THE HAGUE (Reuters) - Former Liberian President Charles Taylor was jailed for 50 years on Wednesday for helping Sierra Leonean rebels commit what a court in The Hague called some of the worst war crimes in history.
Taylor, 64, was the first head of state convicted by an international court since the trials of Nazis after World War Two and the sentence set a precedent for the emerging system of international justice.
In an 11-year war that ended in 2002, Sierra Leone’s Revolutionary United Front rebels murdered, raped and mutilated their way across Liberia’s West African neighbour, helped by Taylor as he profited from a trade in so-called blood diamonds.
“He was found responsible for aiding and abetting some of the most heinous and brutal crimes in recorded history,” said the Special Court for Sierra Leone’s presiding judge Richard Lussick, emphasising that the world was “entering a new era of accountability.”

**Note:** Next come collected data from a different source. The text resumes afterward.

--- src/rtl/logic_unit_arbiter_pkg.sv ---
// Shared definitions for the logic-op arbiter slice: op-code constants and op field width.
// Optional statistics counters are enabled with LOGIC_ARB_STATS_EN (see logic_unit_arbiter.sv).
package logic_unit_arbiter_pkg;

  localparam int OP_W = 3;

  localparam logic [OP_W-1:0] OP_AND  = 3'd0;
  localparam logic [OP_W-1:0] OP_OR   = 3'd1;
  localparam logic [OP_W-1:0] OP_NAND = 3'd2;
  localparam logic [OP_W-1:0] OP_NOR  = 3'd3;
  localparam logic [OP_W-1:0] OP_XOR  = 3'd4;
  localparam logic [OP_W-1:0] OP_XNOR = 3'd5;

  localparam logic [15:0] CNT_MAX = 16'hFFFF;

endpackage

--- src/rtl/logic_unit_arbiter_op_unit.sv ---
// Combinational bitwise gate bank shared by several blocks.
// Codes 6 and 7 are illegal: the result is forced to zero and err is raised.
module logic_op_unit
  import logic_unit_arbiter_pkg::*;
#(
  parameter int WIDTH = 4
) (
  input  logic [WIDTH-1:0] a,
  input  logic [WIDTH-1:0] b,
  input  logic [OP_W-1:0]  op,
  output logic [WIDTH-1:0] y,
  output logic             err
);

  always_comb begin
    y   = '0;
    err = 1'b0;
    case (op)
      OP_AND:  y = a & b;
      OP_OR:   y = a | b;
      OP_NAND: y = ~(a & b);
      OP_NOR:  y = ~(a | b);
      OP_XOR:  y = a ^ b;
      OP_XNOR: y = ~(a ^ b);
      default: err = 1'b1;
    endcase
  end

endmodule

--- src/rtl/logic_unit_arbiter.sv ---
// Round-robin arbiter sharing one logic_op_unit between NREQ requesters, registered tagged result.
// Define LOGIC_ARB_STATS_EN to add saturating grant_cnt / stall_cnt outputs.
module logic_unit_arbiter
  import logic_unit_arbiter_pkg::*;
#(
  parameter int WIDTH = 4,
  parameter int NREQ  = 4,
  parameter int IDW   = 2
) (
  input  logic                  clk,
  input  logic                  rst,
  input  logic [NREQ-1:0]       req_valid,
  input  logic [3*NREQ-1:0]     req_op,
  input  logic [WIDTH*NREQ-1:0] req_a,
  input  logic [WIDTH*NREQ-1:0] req_b,
  output logic [NREQ-1:0]       req_ready,
  output logic                  rsp_valid,
  input  logic                  rsp_ready,
  output logic [IDW-1:0]        rsp_id,
  output logic [OP_W-1:0]       rsp_op,
  output logic [WIDTH-1:0]      rsp_data,
  output logic                  rsp_err
`ifdef LOGIC_ARB_STATS_EN
  ,
  output logic [15:0]           grant_cnt,
  output logic [15:0]           stall_cnt
`endif
);

  logic [IDW-1:0]   ptr_q;
  logic [IDW-1:0]   gnt_idx;
  logic [IDW-1:0]   ptr_nxt;
  logic             gnt_found;
  logic             can_accept;
  logic             xfer;
  logic [WIDTH-1:0] sel_a;
  logic [WIDTH-1:0] sel_b;
  logic [OP_W-1:0]  sel_op;
  logic [WIDTH-1:0] unit_y;
  logic             unit_err;

  // First valid requester at or above the pointer, wrapping modulo NREQ.
  always_comb begin
    gnt_found = 1'b0;
    gnt_idx   = '0;
    for (int k = 0; k < NREQ; k++) begin
      if (!gnt_found && req_valid[(int'(ptr_q) + k) % NREQ]) begin
        gnt_found = 1'b1;
        gnt_idx   = IDW'((int'(ptr_q) + k) % NREQ);
      end
    end
  end

  assign can_accept = !rsp_valid || rsp_ready;
  assign xfer       = !rst && can_accept && gnt_found;
  assign req_ready  = xfer ? (NREQ'(1) << gnt_idx) : '0;
  assign ptr_nxt    = (gnt_idx == IDW'(NREQ - 1)) ? '0 : gnt_idx + IDW'(1);

  assign sel_a  = req_a[WIDTH*gnt_idx +: WIDTH];
  assign sel_b  = req_b[WIDTH*gnt_idx +: WIDTH];
  assign sel_op = req_op[OP_W*gnt_idx +: OP_W];

  logic_op_unit #(.WIDTH(WIDTH)) u_op_unit (
    .a   (sel_a),
    .b   (sel_b),
    .op  (sel_op),
    .y   (unit_y),
    .err (unit_err)
  );

  // A new transfer takes priority over the response drain so back-to-back issue keeps rsp_valid high.
  always_ff @(posedge clk) begin
    if (rst) begin
      ptr_q     <= '0;
      rsp_valid <= 1'b0;
      rsp_id    <= '0;
      rsp_op    <= '0;
      rsp_data  <= '0;
      rsp_err   <= 1'b0;
    end else if (xfer) begin
      ptr_q     <= ptr_nxt;
      rsp_valid <= 1'b1;
      rsp_id    <= gnt_idx;
      rsp_op    <= sel_op;
      rsp_data  <= unit_y;
      rsp_err   <= unit_err;
    end else if (rsp_valid && rsp_ready) begin
      rsp_valid <= 1'b0;
    end
  end

`ifdef LOGIC_ARB_STATS_EN
  always_ff @(posedge clk) begin
    if (rst) begin
      grant_cnt <= '0;
      stall_cnt <= '0;
    end else begin
      if (xfer && grant_cnt != CNT_MAX)
        grant_cnt <= grant_cnt + 16'd1;
      if (!xfer && (|req_valid) && stall_cnt != CNT_MAX)
        stall_cnt <= stall_cnt + 16'd1;
    end
  end
`endif

endmodule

Although shorter than the 80 years that prosecutors had sought, the sentence set a precedent for an international justice system aimed at deterring future war crimes. The court rejected defence appeals for leniency.
“It is really significant that Taylor’s status as a former head of state was taken as an aggravating factor as far as his sentence was concerned,” said Geraldine Mattioli-Zeltner of Human Rights Watch.
“That is a very important precedent and I hope that Syria’s Bashar al-Assad and Sudan’s Omar Hassan al-Bashir take note.”
Accused of genocide in Darfur, Sudan’s President Bashir is wanted by the International Criminal Court. The court will soon start the trial of Ivory Coast’s ex-president, Laurent Gbagbo. President Assad does not currently face charges over the bloody suppression of an uprising.
Dressed in a blue suit and yellow tie, Taylor sat impassively through the roughly 45-minute sentencing.
Hands clasped in front of his mouth and brow furrowed, Taylor shifted uneasily when the camera broadcasting proceedings settled on him.
For Edward Conteh, a Sierra Leonean whose left arm was hacked off by the rebels, the sentence was welcome.
“Taylor is now 64 years old, I know that he cannot do 50 years in prison, so I’m satisfied,” Conteh said in the muggy and dilapidated capital, Freetown, scene of mass amputations during some of the heaviest fighting of the war.
Sierra Leone’s average life expectancy dipped to 37 years during the war, in which an estimated 50,000 people were killed.
Lussick described some of the most hideous atrocities: the amputations of limbs which became a hallmark of the conflict, the gang rape victim whose eyes were torn out so she could not identify the perpetrators, the mother forced to carry a bag of human heads - including those of her children.
“She was forced to laugh while carrying the bag dripping with blood,” he said. “She saw the heads of her children.”
Taylor is due to serve his sentence at a high security prison in Britain. The six years he spent detained during the trial will count against his term.
The lawyer who led Taylor’s defence said that rather than promoting international justice, the sentence would only encourage embattled leaders to fight to the end rather than give in and face possible trial.
Taylor stepped down as Liberian president under a peace deal in 2003 when rebels overran his capital, Monrovia.
“Not even the fact that he stepped down to save lives in Liberia was accepted as a mitigating factor. What kind of a message does that send to President Assad?” Courtenay Griffiths said.
In Monrovia, the Taylor family called the trial a mockery of justice.
“They did this because America and Britain want to use our resources,” spokesman Sando Johnson said, pointing to recent offshore oil discoveries.
Not all Sierra Leoneans agreed with the sentence either, some arguing that it was not only Taylor to blame for a war in a country that had for decades been as wracked by corruption, tribalism and neglect as any in Africa.
“Let them leave Charles Taylor free, God will judge him,” said John Kamara, a 31-year-old motor parts dealer.
The defence said it would appeal against the sentence. Its focus is on payments the prosecution made to its witnesses, which it said were prejudicial. Chief prosecutor Brenda Hollis says all payments were disclosed to the court and were legitimate expenses.
The prosecution could appeal to seek Taylor’s conviction for direct criminal involvement, a more serious crime.